> [Problem to solve] Using the entries that follow, give only the number of lines with the word "inverters" in them.

> [Extracted records]
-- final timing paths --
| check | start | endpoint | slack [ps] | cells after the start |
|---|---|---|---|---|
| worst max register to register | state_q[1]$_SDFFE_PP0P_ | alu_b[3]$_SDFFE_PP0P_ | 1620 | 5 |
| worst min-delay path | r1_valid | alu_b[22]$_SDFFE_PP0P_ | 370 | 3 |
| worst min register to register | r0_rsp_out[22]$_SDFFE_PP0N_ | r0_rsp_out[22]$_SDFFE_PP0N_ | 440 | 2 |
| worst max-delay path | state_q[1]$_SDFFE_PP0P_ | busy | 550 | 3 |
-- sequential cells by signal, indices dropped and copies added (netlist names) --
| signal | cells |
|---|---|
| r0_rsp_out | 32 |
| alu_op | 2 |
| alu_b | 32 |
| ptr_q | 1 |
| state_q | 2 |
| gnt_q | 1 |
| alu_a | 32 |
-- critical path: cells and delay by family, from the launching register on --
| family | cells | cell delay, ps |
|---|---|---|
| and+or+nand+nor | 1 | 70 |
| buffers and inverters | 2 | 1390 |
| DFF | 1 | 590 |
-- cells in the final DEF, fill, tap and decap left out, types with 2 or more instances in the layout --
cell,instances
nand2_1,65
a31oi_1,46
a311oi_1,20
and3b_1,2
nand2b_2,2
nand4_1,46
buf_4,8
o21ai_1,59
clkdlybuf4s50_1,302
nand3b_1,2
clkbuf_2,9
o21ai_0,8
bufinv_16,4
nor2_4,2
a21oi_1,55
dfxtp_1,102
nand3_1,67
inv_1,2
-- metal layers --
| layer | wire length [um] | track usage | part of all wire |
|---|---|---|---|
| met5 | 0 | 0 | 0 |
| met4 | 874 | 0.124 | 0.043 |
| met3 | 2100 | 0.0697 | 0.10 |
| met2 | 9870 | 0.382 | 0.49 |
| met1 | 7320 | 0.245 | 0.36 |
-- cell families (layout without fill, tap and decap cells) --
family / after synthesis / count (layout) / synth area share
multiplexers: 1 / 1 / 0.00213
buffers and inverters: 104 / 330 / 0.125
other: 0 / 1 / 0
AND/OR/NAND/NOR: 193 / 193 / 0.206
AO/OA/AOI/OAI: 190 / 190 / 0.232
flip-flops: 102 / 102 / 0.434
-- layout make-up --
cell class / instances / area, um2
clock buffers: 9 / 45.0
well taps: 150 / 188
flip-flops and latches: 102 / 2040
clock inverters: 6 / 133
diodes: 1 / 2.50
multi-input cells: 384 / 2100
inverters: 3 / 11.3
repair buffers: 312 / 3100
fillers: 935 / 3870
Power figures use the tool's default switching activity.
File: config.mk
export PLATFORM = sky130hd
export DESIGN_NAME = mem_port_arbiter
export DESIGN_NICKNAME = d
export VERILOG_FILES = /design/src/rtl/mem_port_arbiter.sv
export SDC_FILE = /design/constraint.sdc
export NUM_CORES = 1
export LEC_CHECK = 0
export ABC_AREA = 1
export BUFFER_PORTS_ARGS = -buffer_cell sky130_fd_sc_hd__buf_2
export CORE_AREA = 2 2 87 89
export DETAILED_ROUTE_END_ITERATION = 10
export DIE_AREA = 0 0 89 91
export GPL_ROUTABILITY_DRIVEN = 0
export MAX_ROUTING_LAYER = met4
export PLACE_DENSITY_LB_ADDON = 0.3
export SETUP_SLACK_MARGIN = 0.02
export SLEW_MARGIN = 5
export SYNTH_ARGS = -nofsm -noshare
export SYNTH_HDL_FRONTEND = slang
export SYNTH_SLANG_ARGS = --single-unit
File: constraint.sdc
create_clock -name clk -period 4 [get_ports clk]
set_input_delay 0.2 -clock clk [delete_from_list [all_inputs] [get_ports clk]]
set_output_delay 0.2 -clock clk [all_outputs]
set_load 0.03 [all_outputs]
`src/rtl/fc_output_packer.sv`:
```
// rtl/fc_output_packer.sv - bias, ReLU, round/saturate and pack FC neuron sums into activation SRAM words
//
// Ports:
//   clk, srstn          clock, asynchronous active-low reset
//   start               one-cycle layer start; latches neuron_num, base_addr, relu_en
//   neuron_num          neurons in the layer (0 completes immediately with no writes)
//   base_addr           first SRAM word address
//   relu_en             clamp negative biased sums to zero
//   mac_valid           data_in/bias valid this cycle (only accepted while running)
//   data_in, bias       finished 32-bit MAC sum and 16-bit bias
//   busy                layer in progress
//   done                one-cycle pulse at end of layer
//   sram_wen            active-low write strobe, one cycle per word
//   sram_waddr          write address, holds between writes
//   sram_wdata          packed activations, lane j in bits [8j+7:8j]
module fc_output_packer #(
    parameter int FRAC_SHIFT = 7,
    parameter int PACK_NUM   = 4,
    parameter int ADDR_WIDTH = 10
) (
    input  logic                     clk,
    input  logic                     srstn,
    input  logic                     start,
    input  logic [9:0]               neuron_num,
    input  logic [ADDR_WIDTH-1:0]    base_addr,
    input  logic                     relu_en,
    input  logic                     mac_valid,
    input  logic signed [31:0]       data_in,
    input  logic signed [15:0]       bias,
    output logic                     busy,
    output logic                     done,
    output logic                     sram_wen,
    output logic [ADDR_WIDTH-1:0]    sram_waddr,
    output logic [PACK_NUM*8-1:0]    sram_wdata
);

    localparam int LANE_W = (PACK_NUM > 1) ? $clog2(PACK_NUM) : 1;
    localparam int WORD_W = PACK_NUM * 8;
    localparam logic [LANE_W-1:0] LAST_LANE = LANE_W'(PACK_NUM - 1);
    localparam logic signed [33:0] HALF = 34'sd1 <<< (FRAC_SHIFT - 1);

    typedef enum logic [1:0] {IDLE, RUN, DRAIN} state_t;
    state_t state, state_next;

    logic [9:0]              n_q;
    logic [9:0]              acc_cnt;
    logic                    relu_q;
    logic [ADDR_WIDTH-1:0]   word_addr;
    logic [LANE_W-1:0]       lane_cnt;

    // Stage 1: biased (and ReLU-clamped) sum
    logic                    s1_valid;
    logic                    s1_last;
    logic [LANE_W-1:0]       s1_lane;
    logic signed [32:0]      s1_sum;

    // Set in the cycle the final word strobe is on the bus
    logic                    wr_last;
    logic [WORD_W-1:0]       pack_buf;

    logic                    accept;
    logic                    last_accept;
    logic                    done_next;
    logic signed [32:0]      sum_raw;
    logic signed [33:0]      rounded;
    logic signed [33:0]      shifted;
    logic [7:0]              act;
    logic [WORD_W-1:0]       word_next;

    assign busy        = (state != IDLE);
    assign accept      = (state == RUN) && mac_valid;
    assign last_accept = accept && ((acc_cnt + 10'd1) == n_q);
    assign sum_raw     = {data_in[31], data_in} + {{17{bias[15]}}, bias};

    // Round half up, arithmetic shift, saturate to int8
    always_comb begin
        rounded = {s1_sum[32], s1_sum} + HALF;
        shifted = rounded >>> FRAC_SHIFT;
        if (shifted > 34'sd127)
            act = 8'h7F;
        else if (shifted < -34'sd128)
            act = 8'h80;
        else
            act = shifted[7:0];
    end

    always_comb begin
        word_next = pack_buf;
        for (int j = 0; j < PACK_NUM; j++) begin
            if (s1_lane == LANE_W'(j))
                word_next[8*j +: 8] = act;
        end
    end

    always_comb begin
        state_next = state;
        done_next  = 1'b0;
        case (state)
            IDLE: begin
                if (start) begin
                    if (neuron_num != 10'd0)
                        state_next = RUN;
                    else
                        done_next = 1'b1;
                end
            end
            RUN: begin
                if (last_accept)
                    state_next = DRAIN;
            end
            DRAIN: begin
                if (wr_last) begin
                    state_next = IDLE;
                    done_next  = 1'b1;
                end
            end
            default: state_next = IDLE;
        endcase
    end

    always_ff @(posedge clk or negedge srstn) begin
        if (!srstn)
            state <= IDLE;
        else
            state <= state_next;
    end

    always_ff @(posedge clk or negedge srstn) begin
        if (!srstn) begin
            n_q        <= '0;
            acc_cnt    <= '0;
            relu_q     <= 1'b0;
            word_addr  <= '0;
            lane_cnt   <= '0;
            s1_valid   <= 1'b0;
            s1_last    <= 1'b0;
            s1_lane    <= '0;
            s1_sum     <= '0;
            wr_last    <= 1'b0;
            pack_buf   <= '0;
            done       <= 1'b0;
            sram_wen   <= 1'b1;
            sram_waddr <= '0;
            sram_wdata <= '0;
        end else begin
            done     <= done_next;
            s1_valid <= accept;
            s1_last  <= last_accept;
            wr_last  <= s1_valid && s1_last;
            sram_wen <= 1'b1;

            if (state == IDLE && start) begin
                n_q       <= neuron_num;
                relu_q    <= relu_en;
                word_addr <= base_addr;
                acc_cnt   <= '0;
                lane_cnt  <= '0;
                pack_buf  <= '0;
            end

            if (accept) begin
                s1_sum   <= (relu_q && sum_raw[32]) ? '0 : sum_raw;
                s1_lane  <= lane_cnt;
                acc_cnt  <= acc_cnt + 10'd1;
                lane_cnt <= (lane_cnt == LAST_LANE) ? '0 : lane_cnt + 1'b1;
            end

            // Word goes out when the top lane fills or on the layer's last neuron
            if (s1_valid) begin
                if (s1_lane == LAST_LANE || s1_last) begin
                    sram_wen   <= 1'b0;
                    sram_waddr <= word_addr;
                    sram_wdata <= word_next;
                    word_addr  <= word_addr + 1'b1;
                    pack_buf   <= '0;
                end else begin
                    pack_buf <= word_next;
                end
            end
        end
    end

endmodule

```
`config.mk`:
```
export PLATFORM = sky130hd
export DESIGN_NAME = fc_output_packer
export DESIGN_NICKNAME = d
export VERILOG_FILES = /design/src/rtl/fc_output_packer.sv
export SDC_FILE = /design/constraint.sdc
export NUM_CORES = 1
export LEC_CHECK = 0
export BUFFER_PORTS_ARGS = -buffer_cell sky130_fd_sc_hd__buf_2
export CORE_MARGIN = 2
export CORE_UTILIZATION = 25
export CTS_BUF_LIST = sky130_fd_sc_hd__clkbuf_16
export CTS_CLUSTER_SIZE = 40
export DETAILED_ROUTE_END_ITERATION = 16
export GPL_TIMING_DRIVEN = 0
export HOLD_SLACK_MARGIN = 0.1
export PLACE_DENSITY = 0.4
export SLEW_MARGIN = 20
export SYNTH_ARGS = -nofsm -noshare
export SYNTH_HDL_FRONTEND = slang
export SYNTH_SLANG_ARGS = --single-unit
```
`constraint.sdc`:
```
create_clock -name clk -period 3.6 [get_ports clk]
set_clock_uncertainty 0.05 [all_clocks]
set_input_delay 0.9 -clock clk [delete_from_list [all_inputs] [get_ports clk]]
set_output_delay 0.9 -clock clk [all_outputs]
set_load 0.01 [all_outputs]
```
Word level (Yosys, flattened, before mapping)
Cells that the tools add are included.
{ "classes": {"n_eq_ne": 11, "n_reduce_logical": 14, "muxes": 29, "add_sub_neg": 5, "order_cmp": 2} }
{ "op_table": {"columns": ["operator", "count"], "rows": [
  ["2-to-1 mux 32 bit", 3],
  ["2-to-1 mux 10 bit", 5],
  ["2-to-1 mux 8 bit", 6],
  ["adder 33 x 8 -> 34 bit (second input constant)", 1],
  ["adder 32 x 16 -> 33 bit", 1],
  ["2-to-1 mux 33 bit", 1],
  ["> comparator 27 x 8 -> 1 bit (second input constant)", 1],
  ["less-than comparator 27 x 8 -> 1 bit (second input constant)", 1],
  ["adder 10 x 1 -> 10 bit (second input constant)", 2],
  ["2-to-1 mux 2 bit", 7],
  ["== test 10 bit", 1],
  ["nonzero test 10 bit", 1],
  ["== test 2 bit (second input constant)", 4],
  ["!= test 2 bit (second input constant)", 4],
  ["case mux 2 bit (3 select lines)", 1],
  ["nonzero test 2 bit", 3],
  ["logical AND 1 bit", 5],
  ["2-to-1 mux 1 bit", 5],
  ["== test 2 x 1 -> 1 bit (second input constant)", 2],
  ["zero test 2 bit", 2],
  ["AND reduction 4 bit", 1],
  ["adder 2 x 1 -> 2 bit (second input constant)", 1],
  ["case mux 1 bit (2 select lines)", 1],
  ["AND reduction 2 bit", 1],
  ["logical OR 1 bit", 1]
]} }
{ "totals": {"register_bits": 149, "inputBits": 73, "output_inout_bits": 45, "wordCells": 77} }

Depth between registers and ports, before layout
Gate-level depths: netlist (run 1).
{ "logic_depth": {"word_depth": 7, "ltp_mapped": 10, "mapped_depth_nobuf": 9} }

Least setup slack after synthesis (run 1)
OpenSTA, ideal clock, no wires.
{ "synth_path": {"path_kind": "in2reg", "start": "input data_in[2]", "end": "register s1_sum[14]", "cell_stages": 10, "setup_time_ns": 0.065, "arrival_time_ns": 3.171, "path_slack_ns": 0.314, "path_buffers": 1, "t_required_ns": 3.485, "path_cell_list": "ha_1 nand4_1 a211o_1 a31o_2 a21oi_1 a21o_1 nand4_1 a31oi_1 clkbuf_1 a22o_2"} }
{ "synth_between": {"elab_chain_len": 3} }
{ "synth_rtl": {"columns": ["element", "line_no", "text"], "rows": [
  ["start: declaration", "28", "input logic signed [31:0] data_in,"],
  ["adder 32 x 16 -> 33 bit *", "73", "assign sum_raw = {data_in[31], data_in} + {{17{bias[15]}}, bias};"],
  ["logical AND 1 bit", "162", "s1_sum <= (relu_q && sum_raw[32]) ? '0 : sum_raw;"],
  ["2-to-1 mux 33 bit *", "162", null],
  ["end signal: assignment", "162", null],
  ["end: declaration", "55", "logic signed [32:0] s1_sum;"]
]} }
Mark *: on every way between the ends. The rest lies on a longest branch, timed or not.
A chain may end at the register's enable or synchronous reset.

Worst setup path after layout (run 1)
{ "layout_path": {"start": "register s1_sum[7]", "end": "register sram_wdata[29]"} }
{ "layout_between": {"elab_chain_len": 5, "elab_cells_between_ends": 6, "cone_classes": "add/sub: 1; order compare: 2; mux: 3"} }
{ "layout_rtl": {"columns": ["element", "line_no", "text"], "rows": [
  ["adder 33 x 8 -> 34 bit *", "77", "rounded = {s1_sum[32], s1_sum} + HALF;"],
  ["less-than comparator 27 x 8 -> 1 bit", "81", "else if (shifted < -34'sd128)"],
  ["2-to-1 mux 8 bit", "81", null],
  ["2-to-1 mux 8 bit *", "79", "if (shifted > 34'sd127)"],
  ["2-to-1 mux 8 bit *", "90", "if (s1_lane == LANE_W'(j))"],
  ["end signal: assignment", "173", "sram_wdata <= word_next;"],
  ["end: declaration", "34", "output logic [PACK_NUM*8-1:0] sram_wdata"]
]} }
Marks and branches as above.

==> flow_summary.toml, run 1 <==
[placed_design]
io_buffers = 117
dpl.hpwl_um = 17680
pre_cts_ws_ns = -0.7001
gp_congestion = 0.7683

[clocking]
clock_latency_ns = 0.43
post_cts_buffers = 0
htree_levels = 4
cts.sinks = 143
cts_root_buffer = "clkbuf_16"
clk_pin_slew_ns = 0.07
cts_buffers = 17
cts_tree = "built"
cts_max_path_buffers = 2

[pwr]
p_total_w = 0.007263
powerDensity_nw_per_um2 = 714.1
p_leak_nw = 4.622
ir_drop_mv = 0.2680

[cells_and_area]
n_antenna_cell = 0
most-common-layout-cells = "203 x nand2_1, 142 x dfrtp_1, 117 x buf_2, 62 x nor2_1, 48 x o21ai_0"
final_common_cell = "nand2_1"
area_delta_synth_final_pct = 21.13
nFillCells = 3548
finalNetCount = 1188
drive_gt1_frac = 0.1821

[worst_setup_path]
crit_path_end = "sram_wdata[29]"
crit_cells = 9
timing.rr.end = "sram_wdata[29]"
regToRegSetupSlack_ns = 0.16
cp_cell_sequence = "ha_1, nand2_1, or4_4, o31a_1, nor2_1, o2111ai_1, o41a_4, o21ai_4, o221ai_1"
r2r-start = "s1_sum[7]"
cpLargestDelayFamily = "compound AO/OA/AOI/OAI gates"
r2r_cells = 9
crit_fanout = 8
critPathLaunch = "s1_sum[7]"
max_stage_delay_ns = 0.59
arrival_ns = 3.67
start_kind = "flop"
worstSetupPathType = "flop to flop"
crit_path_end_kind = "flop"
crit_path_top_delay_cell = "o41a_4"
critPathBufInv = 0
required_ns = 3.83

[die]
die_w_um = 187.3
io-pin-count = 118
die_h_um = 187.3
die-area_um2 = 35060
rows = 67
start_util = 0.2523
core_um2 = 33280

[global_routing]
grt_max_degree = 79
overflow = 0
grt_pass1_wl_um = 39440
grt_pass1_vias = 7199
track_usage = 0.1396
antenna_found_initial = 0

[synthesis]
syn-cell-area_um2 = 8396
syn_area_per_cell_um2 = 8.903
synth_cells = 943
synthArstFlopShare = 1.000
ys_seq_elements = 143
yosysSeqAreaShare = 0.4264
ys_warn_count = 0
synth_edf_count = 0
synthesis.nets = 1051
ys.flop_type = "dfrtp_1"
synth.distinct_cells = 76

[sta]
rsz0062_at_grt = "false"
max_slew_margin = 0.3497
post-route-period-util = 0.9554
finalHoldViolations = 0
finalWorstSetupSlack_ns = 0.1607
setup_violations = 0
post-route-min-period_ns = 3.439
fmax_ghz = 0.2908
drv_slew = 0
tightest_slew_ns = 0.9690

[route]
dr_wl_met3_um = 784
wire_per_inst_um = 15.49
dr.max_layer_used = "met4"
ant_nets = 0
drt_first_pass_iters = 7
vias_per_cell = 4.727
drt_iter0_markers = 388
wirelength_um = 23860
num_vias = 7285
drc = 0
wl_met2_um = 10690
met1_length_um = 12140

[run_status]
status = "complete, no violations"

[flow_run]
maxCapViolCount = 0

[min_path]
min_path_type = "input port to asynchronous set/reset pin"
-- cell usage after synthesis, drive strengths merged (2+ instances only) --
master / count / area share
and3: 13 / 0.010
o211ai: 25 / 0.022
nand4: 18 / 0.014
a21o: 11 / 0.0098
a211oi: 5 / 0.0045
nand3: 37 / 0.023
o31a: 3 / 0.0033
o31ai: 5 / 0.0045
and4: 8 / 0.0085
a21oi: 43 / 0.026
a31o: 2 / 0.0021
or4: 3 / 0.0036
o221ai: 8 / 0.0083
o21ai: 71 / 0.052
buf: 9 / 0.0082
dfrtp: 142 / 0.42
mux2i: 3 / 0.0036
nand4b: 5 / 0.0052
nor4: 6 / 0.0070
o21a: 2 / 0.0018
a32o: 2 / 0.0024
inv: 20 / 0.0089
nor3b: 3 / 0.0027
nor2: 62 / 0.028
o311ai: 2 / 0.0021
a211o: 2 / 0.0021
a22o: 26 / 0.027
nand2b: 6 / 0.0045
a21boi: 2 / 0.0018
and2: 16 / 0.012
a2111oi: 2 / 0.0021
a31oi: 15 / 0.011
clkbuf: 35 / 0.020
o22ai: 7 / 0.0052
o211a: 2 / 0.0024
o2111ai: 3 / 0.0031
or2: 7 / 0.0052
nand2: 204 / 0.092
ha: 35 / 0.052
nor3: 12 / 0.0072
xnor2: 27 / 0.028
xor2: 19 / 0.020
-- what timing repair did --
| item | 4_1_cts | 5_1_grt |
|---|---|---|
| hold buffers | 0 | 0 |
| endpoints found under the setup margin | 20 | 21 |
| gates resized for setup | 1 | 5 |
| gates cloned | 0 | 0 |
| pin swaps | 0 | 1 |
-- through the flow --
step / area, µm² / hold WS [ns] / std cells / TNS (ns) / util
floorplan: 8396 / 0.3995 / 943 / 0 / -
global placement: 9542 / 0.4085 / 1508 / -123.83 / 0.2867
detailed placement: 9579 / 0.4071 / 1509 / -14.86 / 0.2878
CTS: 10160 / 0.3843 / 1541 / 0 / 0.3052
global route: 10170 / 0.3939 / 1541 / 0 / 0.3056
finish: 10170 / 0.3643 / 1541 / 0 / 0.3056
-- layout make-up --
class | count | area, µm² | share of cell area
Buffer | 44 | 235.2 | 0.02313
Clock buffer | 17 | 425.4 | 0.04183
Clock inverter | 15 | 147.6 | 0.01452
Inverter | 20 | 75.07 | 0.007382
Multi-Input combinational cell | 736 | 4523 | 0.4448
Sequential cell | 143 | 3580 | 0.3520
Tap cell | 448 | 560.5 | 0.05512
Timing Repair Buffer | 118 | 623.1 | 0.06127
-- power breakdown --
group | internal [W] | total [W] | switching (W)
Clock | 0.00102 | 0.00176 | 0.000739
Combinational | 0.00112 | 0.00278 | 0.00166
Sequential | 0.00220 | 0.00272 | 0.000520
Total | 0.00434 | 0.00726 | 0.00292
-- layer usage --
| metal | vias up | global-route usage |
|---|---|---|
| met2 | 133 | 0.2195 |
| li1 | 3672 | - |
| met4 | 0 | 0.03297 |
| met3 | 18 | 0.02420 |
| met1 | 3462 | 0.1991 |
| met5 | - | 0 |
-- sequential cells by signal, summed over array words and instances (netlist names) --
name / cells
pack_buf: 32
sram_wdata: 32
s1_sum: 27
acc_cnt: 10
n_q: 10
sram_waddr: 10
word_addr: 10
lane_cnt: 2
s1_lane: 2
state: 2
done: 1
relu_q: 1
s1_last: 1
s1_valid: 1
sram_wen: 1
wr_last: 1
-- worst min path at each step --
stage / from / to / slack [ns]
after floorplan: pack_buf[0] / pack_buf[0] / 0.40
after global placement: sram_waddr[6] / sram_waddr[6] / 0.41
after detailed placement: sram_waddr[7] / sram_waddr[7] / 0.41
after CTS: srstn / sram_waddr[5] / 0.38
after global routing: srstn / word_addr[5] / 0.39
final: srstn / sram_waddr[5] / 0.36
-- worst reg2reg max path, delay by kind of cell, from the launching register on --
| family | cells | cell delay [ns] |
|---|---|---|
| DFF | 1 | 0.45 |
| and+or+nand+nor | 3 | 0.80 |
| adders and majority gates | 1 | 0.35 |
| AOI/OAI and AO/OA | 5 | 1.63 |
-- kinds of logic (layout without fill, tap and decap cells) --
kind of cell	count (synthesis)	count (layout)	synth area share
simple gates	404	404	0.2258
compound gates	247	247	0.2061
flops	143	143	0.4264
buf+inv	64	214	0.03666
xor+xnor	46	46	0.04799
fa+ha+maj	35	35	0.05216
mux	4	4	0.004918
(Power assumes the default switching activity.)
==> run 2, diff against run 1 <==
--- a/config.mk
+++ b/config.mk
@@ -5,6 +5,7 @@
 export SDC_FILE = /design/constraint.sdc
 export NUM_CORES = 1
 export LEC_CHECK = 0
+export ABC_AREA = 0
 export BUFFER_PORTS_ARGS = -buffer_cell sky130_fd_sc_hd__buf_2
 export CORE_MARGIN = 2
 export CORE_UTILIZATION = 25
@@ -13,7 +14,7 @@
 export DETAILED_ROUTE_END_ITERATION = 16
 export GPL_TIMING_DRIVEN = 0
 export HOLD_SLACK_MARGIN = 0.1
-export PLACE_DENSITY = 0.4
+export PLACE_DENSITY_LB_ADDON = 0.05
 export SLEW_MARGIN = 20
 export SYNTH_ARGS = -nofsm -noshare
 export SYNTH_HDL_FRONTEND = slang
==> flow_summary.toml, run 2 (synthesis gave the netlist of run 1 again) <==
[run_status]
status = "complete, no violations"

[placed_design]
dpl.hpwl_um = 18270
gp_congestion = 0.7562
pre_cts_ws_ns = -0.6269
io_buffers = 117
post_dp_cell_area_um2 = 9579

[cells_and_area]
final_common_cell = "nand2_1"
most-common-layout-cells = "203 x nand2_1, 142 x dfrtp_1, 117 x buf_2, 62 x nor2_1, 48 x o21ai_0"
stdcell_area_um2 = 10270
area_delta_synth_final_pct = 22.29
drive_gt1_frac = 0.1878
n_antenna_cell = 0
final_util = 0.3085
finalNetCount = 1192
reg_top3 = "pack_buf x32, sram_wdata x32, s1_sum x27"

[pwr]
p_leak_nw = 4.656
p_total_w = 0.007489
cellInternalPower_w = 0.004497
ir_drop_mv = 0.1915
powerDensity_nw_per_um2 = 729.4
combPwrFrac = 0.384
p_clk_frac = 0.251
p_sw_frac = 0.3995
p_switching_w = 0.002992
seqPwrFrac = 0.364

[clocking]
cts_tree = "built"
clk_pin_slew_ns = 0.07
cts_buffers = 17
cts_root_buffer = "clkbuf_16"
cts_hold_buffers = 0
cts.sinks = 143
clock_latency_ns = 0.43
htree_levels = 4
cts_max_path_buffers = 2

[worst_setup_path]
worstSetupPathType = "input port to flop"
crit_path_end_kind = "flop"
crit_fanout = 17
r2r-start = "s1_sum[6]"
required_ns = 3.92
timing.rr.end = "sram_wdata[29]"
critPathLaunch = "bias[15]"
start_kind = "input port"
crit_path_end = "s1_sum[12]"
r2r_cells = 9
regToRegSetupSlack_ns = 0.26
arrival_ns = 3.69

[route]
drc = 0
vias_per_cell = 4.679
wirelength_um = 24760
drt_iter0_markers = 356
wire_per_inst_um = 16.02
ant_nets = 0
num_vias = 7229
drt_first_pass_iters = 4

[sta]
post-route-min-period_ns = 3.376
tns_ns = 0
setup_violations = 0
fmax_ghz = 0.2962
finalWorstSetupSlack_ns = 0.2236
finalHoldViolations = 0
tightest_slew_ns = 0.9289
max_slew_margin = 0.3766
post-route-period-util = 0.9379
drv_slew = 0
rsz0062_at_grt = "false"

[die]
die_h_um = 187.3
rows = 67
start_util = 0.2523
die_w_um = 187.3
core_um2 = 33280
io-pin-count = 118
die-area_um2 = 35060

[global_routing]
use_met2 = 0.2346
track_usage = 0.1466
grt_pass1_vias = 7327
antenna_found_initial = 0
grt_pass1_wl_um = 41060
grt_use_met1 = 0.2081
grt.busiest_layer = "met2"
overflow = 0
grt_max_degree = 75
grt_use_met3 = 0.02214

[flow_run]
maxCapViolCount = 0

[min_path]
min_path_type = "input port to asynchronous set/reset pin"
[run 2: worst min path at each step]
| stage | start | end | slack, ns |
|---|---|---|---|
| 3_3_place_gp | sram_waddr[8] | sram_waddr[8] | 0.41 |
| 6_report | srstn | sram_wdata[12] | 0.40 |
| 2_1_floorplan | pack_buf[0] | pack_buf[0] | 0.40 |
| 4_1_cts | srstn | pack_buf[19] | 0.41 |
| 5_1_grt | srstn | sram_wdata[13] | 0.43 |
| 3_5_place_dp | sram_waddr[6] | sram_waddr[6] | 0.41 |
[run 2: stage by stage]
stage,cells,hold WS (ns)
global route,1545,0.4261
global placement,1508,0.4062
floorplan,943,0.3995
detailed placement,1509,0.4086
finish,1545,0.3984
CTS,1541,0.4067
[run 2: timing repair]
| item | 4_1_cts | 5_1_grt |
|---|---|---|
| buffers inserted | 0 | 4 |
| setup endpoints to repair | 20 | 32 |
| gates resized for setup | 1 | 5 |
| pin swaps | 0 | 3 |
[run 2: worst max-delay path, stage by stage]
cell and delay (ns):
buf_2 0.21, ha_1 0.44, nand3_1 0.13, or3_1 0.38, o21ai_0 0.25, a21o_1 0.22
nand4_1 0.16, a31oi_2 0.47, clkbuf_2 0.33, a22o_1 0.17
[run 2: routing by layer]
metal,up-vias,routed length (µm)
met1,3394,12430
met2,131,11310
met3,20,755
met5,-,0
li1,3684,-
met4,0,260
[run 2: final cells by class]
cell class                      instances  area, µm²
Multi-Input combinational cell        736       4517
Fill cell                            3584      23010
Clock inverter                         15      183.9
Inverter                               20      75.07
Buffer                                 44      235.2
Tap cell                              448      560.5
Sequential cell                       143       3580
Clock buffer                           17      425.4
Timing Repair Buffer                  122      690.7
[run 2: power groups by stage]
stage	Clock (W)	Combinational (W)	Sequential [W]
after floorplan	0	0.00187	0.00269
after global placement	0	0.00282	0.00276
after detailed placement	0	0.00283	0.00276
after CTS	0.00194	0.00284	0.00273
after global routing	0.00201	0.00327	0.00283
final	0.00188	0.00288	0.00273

> [Answer] 4